Animal Equality UK said that Scotland’s “lax” regulatory system has allowed serious incidents to take place across the salmon fishing industry, adding that “far harsher and more proportional penalties” would have been handed out if the same incidents had occurred in other countries.
The NGO found that more than 350,000 salmon have escaped from underwater sea cages in the past five years, with escapes of the nature risking the rapid spread of lice, disease or DNA from farmed animals to wild salmon and trout populations.
Despite more than 70 escape or potential escape incidents being reported to authorities, Animal Equality UK said that none resulted in financial penalties for the Scottish farmed salmon industry.
In Scotland fines are not imposed for fish escapes as this is not considered “a statutory offence for a fish farm to suffer a breach of containment of farmed fish”.
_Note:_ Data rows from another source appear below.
<file path="src/rtl/btw_defines.vh">
// constants shared by the branch and window trace capture block
`ifndef BTW_DEFINES_VH
`define BTW_DEFINES_VH

// trace buffer shape
`define BTW_FIFO_DEPTH 4
`define BTW_FIFO_AW 2
`define BTW_WORD_W 67

// entry field positions
`define BTW_KIND_HI 66
`define BTW_KIND_LO 64
`define BTW_A_HI 63
`define BTW_A_LO 32
`define BTW_B_HI 31
`define BTW_B_LO 0

// entry kinds; branch kinds equal the branch class codes
`define BTW_KIND_BR_NORM 3'h0
`define BTW_KIND_BR_SUB 3'h1
`define BTW_KIND_BR_EXC 3'h2
`define BTW_KIND_WIN 3'h3
`define BTW_KIND_SW 3'h4

// branch classes
`define BTW_CLS_NORM 2'h0
`define BTW_CLS_SUB 2'h1
`define BTW_CLS_EXC 2'h2

// window bus selection
`define BTW_BUS_PROC 2'h0
`define BTW_BUS_X 2'h1
`define BTW_BUS_Y 2'h2
`define BTW_BUS_SYS 2'h3

// window direction filter
`define BTW_DIR_RD 2'h1
`define BTW_DIR_WR 2'h2
`define BTW_DIR_RW 2'h3

// compressed address size codes
`define BTW_SIZE_4 2'h0
`define BTW_SIZE_8 2'h1
`define BTW_SIZE_16 2'h2
`define BTW_SIZE_32 2'h3

// system bus carries only the low address bits
`define BTW_SYS_ADDR_W 28
`define BTW_HIST_DEPTH 8
`define BTW_HIST_AW 3

// nibble counts of the second field
`define BTW_NB_FULL 4'h8
`define BTW_NB_WIN 4'h1

`endif

</file>
<file path="src/rtl/btw_trace.v">
// branch and window trace capture with nibble-wide trace output port
`timescale 1ns/1ps
`include "btw_defines.vh"

// Function
// - branch trace records source and destination
// - per-class enables for branch capture
// - realtime mode never stalls, may drop
// - non-realtime mode stalls until output drains
// - continue mode overwrites oldest buffer entries
// - stop mode halts capture once buffer full
// - two window channels with own ranges
// - disabled window channel records nothing
// - direction filter: read, write or both
// - processor bus captures cpu cycles, hits included
// - system bus captures cpu/dma, no hits
// - system bus addresses keep low 28 bits
// - internal mode keeps last eight branches
// - branch and window addresses compressed against previous one of same stream; software pc always sent whole
// - software trace records pc and register
module btw_trace (
  // clock and reset
  input wire ref_clk,
  input wire rst_n,
  // mode controls
  input wire internal_mode,
  input wire realtime_mode,
  input wire trace_continue,
  input wire trace_restart,
  // branch events
  input wire br_valid,
  input wire [1:0] br_class,
  input wire [31:0] br_src,
  input wire [31:0] br_dst,
  input wire br_en_normal,
  input wire br_en_sub,
  input wire br_en_exc,
  // software trace events
  input wire sw_trace_en,
  input wire sw_valid,
  input wire [31:0] sw_pc,
  input wire [31:0] sw_reg,
  // processor bus
  input wire proc_valid,
  input wire [31:0] proc_addr,
  input wire proc_write,
  // x and y memory buses
  input wire x_valid,
  input wire [31:0] x_addr,
  input wire x_write,
  input wire y_valid,
  input wire [31:0] y_addr,
  input wire y_write,
  // internal system bus
  input wire sys_valid,
  input wire [31:0] sys_addr,
  input wire sys_write,
  input wire sys_cache_hit,
  // window channel a
  input wire win_a_en,
  input wire [1:0] win_a_dir,
  input wire [1:0] win_a_bus,
  input wire [31:0] win_a_start,
  input wire [31:0] win_a_end,
  // window channel b
  input wire win_b_en,
  input wire [1:0] win_b_dir,
  input wire [1:0] win_b_bus,
  input wire [31:0] win_b_start,
  input wire [31:0] win_b_end,
  // internal history read
  input wire [2:0] hist_sel,
  output reg [31:0] hist_src,
  output reg [31:0] hist_dst,
  // trace output port
  input wire trace_port_clock,
  output reg [3:0] trace_port_data,
  output reg trace_port_sync,
  output reg trace_port_valid,
  // status
  output reg cpu_stall,
  output reg trace_stopped,
  output reg trace_lost
);
  localparam [4:0] S_IDLE = 5'h01;
  localparam [4:0] S_SIZE = 5'h02;
  localparam [4:0] S_A = 5'h04;
  localparam [4:0] S_B = 5'h08;
  localparam [4:0] S_SPARE = 5'h10;

  function dir_ok;
    input [1:0] dir;
    input wr;
    begin
      dir_ok = wr ? dir[1] : dir[0];
    end
  endfunction

  // size of the changed low part
  function [1:0] size_code;
    input [31:0] a;
    input [31:0] p;
    begin
      if (a[31:4] == p[31:4]) begin
        size_code = `BTW_SIZE_4;
      end else if (a[31:8] == p[31:8]) begin
        size_code = `BTW_SIZE_8;
      end else if (a[31:16] == p[31:16]) begin
        size_code = `BTW_SIZE_16;
      end else begin
        size_code = `BTW_SIZE_32;
      end
    end
  endfunction

  function [3:0] nib_count;
    input [1:0] sz;
    begin
      case (sz)
        `BTW_SIZE_4: nib_count = 4'h1;
        `BTW_SIZE_8: nib_count = 4'h2;
        `BTW_SIZE_16: nib_count = 4'h4;
        default: nib_count = 4'h8;
      endcase
    end
  endfunction

  // window channel decode
  wire [1:0] ch_en;
  wire [3:0] ch_dir;
  wire [3:0] ch_bus;
  wire [63:0] ch_start;
  wire [63:0] ch_end;
  wire [1:0] hit;
  wire [1:0] hit_wr;
  wire [1:0] hit_sys;
  wire [63:0] hit_addr;

  assign ch_en = {win_b_en, win_a_en};
  assign ch_dir = {win_b_dir, win_a_dir};
  assign ch_bus = {win_b_bus, win_a_bus};
  assign ch_start = {win_b_start, win_a_start};
  assign ch_end = {win_b_end, win_a_end};

  genvar g;
  generate
    for (g = 0; g < 2; g = g + 1) begin : g_win
      reg v;
      reg wr;
      reg [31:0] ad;
      reg is_sys;
      wire [31:0] lo;
      wire [31:0] hi;
      always @* begin
        is_sys = 1'b0;
        case (ch_bus[2*g+1:2*g])
          `BTW_BUS_PROC: begin
            v = proc_valid;
            wr = proc_write;
            ad = proc_addr;
          end
          `BTW_BUS_X: begin
            v = x_valid;
            wr = x_write;
            ad = x_addr;
          end
          `BTW_BUS_Y: begin
            v = y_valid;
            wr = y_write;
            ad = y_addr;
          end
          default: begin
            // cpu or dma, never cache hits
            v = sys_valid && !sys_cache_hit;
            wr = sys_write;
            ad = {4'h0, sys_addr[`BTW_SYS_ADDR_W-1:0]};
            is_sys = 1'b1;
          end
        endcase
      end
      // range bounds also lose the unknown bits on the system bus
      assign lo = is_sys ? {4'h0, ch_start[32*g+27:32*g]} :
                           ch_start[32*g+31:32*g];
      assign hi = is_sys ? {4'h0, ch_end[32*g+27:32*g]} :
                           ch_end[32*g+31:32*g];
      assign hit[g] = ch_en[g] && v && dir_ok(ch_dir[2*g+1:2*g], wr) &&
                      (ad >= lo) && (ad <= hi);
      assign hit_wr[g] = wr;
      assign hit_sys[g] = is_sys;
      assign hit_addr[32*g+31:32*g] = ad;
    end
  endgenerate

  // candidate entry selection
  reg br_take;
  reg cand_valid;
  reg multi;
  reg [`BTW_WORD_W-1:0] cand_word;

  always @* begin
    case (br_class)
      `BTW_CLS_NORM: br_take = br_valid && br_en_normal;
      `BTW_CLS_SUB: br_take = br_valid && br_en_sub;
      `BTW_CLS_EXC: br_take = br_valid && br_en_exc;
      default: br_take = 1'b0;
    endcase
    cand_valid = 1'b1;
    multi = 1'b0;
    if (br_take) begin
      cand_word = {1'b0, br_class, br_src, br_dst};
      multi = (sw_valid && sw_trace_en) || (|hit);
    end else if (sw_valid && sw_trace_en) begin
      cand_word = {`BTW_KIND_SW, sw_pc, sw_reg};
      multi = |hit;
    end else if (hit[0]) begin
      cand_word = {`BTW_KIND_WIN, hit_addr[31:0], 29'h0,
                   hit_sys[0], hit_wr[0], 1'b0};
      multi = hit[1];
    end else if (hit[1]) begin
      cand_word = {`BTW_KIND_WIN, hit_addr[63:32], 29'h0,
                   hit_sys[1], hit_wr[1], 1'b1};
    end else begin
      cand_valid = 1'b0;
      cand_word = {`BTW_WORD_W{1'b0}};
    end
  end

  // trace buffer
  wire fifo_out_valid;
  wire [`BTW_WORD_W-1:0] fifo_out_data;
  wire fifo_full;
  wire fifo_empty;
  wire fifo_out_ready;
  reg push_valid;
  reg [`BTW_WORD_W-1:0] push_word;
  reg discard;
  reg set_lost;
  reg pend_valid;
  reg [`BTW_WORD_W-1:0] pend_word;
  reg next_pend_valid;
  reg [`BTW_WORD_W-1:0] next_pend_word;
  reg [4:0] ser_state;
  reg tpc_s1;
  reg tpc_s2;
  reg tpc_d;
  wire tick;
  wire ser_load;
  wire busy;
  wire capturing;

  assign tick = tpc_s2 && !tpc_d;
  assign ser_load = tick && (ser_state == S_IDLE) && fifo_out_valid;
  assign busy = (ser_state != S_IDLE) || !fifo_empty;
  assign capturing = !internal_mode && !trace_stopped;
  assign fifo_out_ready = ser_load || discard;

  always @* begin
    push_valid = 1'b0;
    push_word = cand_word;
    discard = 1'b0;
    set_lost = capturing && cand_valid && multi;
    next_pend_valid = 1'b0;
    next_pend_word = pend_word;
    if (capturing) begin
      if (pend_valid) begin
        next_pend_valid = 1'b1;
        // release the held entry once drained
        if (!busy) begin
          push_valid = 1'b1;
          push_word = pend_word;
          next_pend_valid = 1'b0;
        end
        if (cand_valid) begin
          set_lost = 1'b1;
        end
      end else if (cand_valid) begin
        if (!realtime_mode && busy) begin
          next_pend_valid = 1'b1;
          next_pend_word = cand_word;
        end else begin
          push_valid = 1'b1;
        end
      end
      if (push_valid && fifo_full) begin
        if (trace_continue) begin
          discard = 1'b1;
        end else begin
          push_valid = 1'b0;
          set_lost = 1'b1;
        end
      end
    end
  end

  btw_fifo #(
    .W(`BTW_WORD_W),
    .D(`BTW_FIFO_DEPTH),
    .AW(`BTW_FIFO_AW)
  ) u_fifo (
    .ref_clk(ref_clk),
    .rst_n(rst_n),
    .in_valid(push_valid),
    .in_ready(),
    .in_data(push_word),
    .out_valid(fifo_out_valid),
    .out_ready(fifo_out_ready),
    .out_data(fifo_out_data),
    .full(fifo_full),
    .empty(fifo_empty)
  );

  // capture control state
  always @(posedge ref_clk) begin
    if (!rst_n) begin
      pend_valid <= 1'b0;
      pend_word <= {`BTW_WORD_W{1'b0}};
      cpu_stall <= 1'b0;
      trace_stopped <= 1'b0;
      trace_lost <= 1'b0;
    end else begin
      pend_valid <= next_pend_valid;
      pend_word <= next_pend_word;
      // stall while an entry is held
      cpu_stall <= next_pend_valid;
      // stop once full; full beats restart
      if (!internal_mode && !trace_continue && fifo_full) begin
        trace_stopped <= 1'b1;
      end else if (trace_restart) begin
        trace_stopped <= 1'b0;
      end
      if (set_lost) begin
        trace_lost <= 1'b1;
      end else if (trace_restart) begin
        trace_lost <= 1'b0;
      end
    end
  end

  // last eight branches in internal mode
  reg [31:0] hsrc_mem [0:`BTW_HIST_DEPTH-1];
  reg [31:0] hdst_mem [0:`BTW_HIST_DEPTH-1];
  reg [`BTW_HIST_AW-1:0] hist_wptr;
  wire [`BTW_HIST_AW-1:0] hist_ridx;

  // zero selects the newest branch
  assign hist_ridx = hist_wptr - 3'h1 - hist_sel;

  always @(posedge ref_clk) begin
    if (!rst_n) begin
      hist_wptr <= 3'h0;
      hist_src <= 32'h0;
      hist_dst <= 32'h0;
    end else begin
      if (internal_mode && br_take) begin
        hist_wptr <= hist_wptr + 3'h1;
      end
      hist_src <= hsrc_mem[hist_ridx];
      hist_dst <= hdst_mem[hist_ridx];
    end
  end

  always @(posedge ref_clk) begin
    if (internal_mode && br_take) begin
      hsrc_mem[hist_wptr] <= br_src;
      hdst_mem[hist_wptr] <= br_dst;
    end
  end

  // trace port clock: two stages before the edge finder
  always @(posedge ref_clk) begin
    if (!rst_n) begin
      tpc_s1 <= 1'b0;
      tpc_s2 <= 1'b0;
      tpc_d <= 1'b0;
    end else begin
      tpc_s1 <= trace_port_clock;
      tpc_s2 <= tpc_s1;
      tpc_d <= tpc_s2;
    end
  end

  // serializer load decode
  wire [2:0] ld_kind;
  wire [31:0] ld_a;
  wire ld_br;
  wire [1:0] ld_size;
  reg [31:0] a_sh;
  reg [31:0] b_sh;
  reg [3:0] cnt;
  reg [3:0] nb;
  reg [1:0] cur_size;
  reg [31:0] prev_br;
  reg [31:0] prev_win;

  assign ld_kind = fifo_out_data[`BTW_KIND_HI:`BTW_KIND_LO];
  assign ld_a = fifo_out_data[`BTW_A_HI:`BTW_A_LO];
  assign ld_br = (ld_kind <= `BTW_KIND_BR_EXC);
  // compare with the previous address of the same stream
  assign ld_size = (ld_kind == `BTW_KIND_SW) ? `BTW_SIZE_32 :
                   ld_br ? size_code(ld_a, prev_br) :
                   size_code(ld_a, prev_win);

  // outputs change on a seen rising edge; sample on the next one
  always @(posedge ref_clk) begin
    if (!rst_n) begin
      ser_state <= S_IDLE;
      a_sh <= 32'h0;
      b_sh <= 32'h0;
      cnt <= 4'h0;
      nb <= 4'h0;
      cur_size <= `BTW_SIZE_32;
      prev_br <= 32'h0;
      prev_win <= 32'h0;
      trace_port_data <= 4'h0;
      trace_port_sync <= 1'b0;
      trace_port_valid <= 1'b0;
    end else if (tick) begin
      case (ser_state)
        S_IDLE: begin
          if (fifo_out_valid) begin
            trace_port_data <= {1'b1, ld_kind};
            trace_port_sync <= 1'b1;
            trace_port_valid <= 1'b1;
            a_sh <= ld_a;
            b_sh <= fifo_out_data[`BTW_B_HI:`BTW_B_LO];
            cur_size <= ld_size;
            nb <= (ld_kind == `BTW_KIND_WIN) ? `BTW_NB_WIN : `BTW_NB_FULL;
            if (ld_br) begin
              prev_br <= ld_a;
            end else if (ld_kind == `BTW_KIND_WIN) begin
              prev_win <= ld_a;
            end
            ser_state <= S_SIZE;
          end else begin
            trace_port_data <= 4'h0;
            trace_port_sync <= 1'b0;
            trace_port_valid <= 1'b0;
          end
        end
        S_SIZE: begin
          trace_port_data <= {2'b00, cur_size};
          trace_port_sync <= 1'b0;
          cnt <= nib_count(cur_size);
          ser_state <= S_A;
        end
        S_A: begin
          trace_port_data <= a_sh[3:0];
          a_sh <= {4'h0, a_sh[31:4]};
          cnt <= cnt - 4'h1;
          if (cnt == 4'h1) begin
            cnt <= nb;
            ser_state <= S_B;
          end
        end
        S_B: begin
          trace_port_data <= b_sh[3:0];
          b_sh <= {4'h0, b_sh[31:4]};
          cnt <= cnt - 4'h1;
          if (cnt == 4'h1) begin
            ser_state <= S_IDLE;
          end
        end
        default: begin
          ser_state <= S_IDLE;
          trace_port_valid <= 1'b0;
          trace_port_sync <= 1'b0;
        end
      endcase
    end
  end
endmodule // btw_trace

</file>
<file path="src/rtl/btw_fifo.v">
// trace buffer: flip-flop fifo with valid/ready on both sides
`timescale 1ns/1ps
module btw_fifo #(
  parameter W = 67,
  parameter D = 4,
  parameter AW = 2
) (
  // clock and reset
  input wire ref_clk,
  input wire rst_n,
  // fill side
  input wire in_valid,
  output wire in_ready,
  input wire [W-1:0] in_data,
  // drain side
  output wire out_valid,
  input wire out_ready,
  output wire [W-1:0] out_data,
  // status
  output wire full,
  output wire empty
);
  localparam [AW:0] FULL_CNT = D[AW:0];

  reg [W-1:0] mem [0:D-1];
  reg [AW-1:0] wr_ptr;
  reg [AW-1:0] rd_ptr;
  reg [AW:0] count;
  wire do_push;
  wire do_pop;

  assign full = (count == FULL_CNT);
  assign empty = (count == {(AW+1){1'b0}});
  assign out_valid = !empty;
  // a pop in the same cycle frees the slot for the push
  assign in_ready = !full || out_ready;
  assign out_data = mem[rd_ptr];
  assign do_push = in_valid && in_ready;
  assign do_pop = out_valid && out_ready;

  always @(posedge ref_clk) begin
    if (!rst_n) begin
      wr_ptr <= {AW{1'b0}};
      rd_ptr <= {AW{1'b0}};
      count <= {(AW+1){1'b0}};
    end else begin
      if (do_push) begin
        wr_ptr <= wr_ptr + 1'b1;
      end
      if (do_pop) begin
        rd_ptr <= rd_ptr + 1'b1;
      end
      if (do_push && !do_pop) begin
        count <= count + 1'b1;
      end else if (do_pop && !do_push) begin
        count <= count - 1'b1;
      end
    end
  end

  always @(posedge ref_clk) begin
    if (do_push) begin
      mem[wr_ptr] <= in_data;
    end
  end
endmodule // btw_fifo

</file>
By comparison, in Iceland a salmon producer was fined £656,000 after 80,000 salmon escaped from its farm. Meanwhile, Norwegian authorities imposed a £60,000 fine on the salmon industry after a crane tore a hole in a net, even though no fish escaped during the incident.
Enforcement of legislation in place for aquatic animals in Scotland is overseen by the Scottish Environment Protection Agency (SEPA), the Fish Health Inspectorate (FHI) and the Animal and Plant Health Agency (APHA), with Animal Equality UK collecting the data through Freedom of Information requests.
One such request found that SEPA has witnessed an average of one non-compliance every six days since the middle of 2023, but has issued no financial fines in that period.
In addition to a lack of enforcement for escapes, the charity found that salmon deaths have doubled since 2018, with tens of millions of salmon dying on farms due to disease outbreaks, lice infestations, warming waters, predation and abrasive industry treatments.
“If these same egregious incidents had happened elsewhere, the salmon farming industry would have faced serious financial consequences, as it should,” said Abigail Penny, executive director of Animal Equality UK.
“The Scottish Government’s failure to enforce meaningful penalties allows enormous companies to cut corners at the expense of the environment and animals.
“There is no meaningful deterrent for companies operating in Scotland. The government is letting mass deaths and environmental damage essentially go unchecked. This cannot continue.”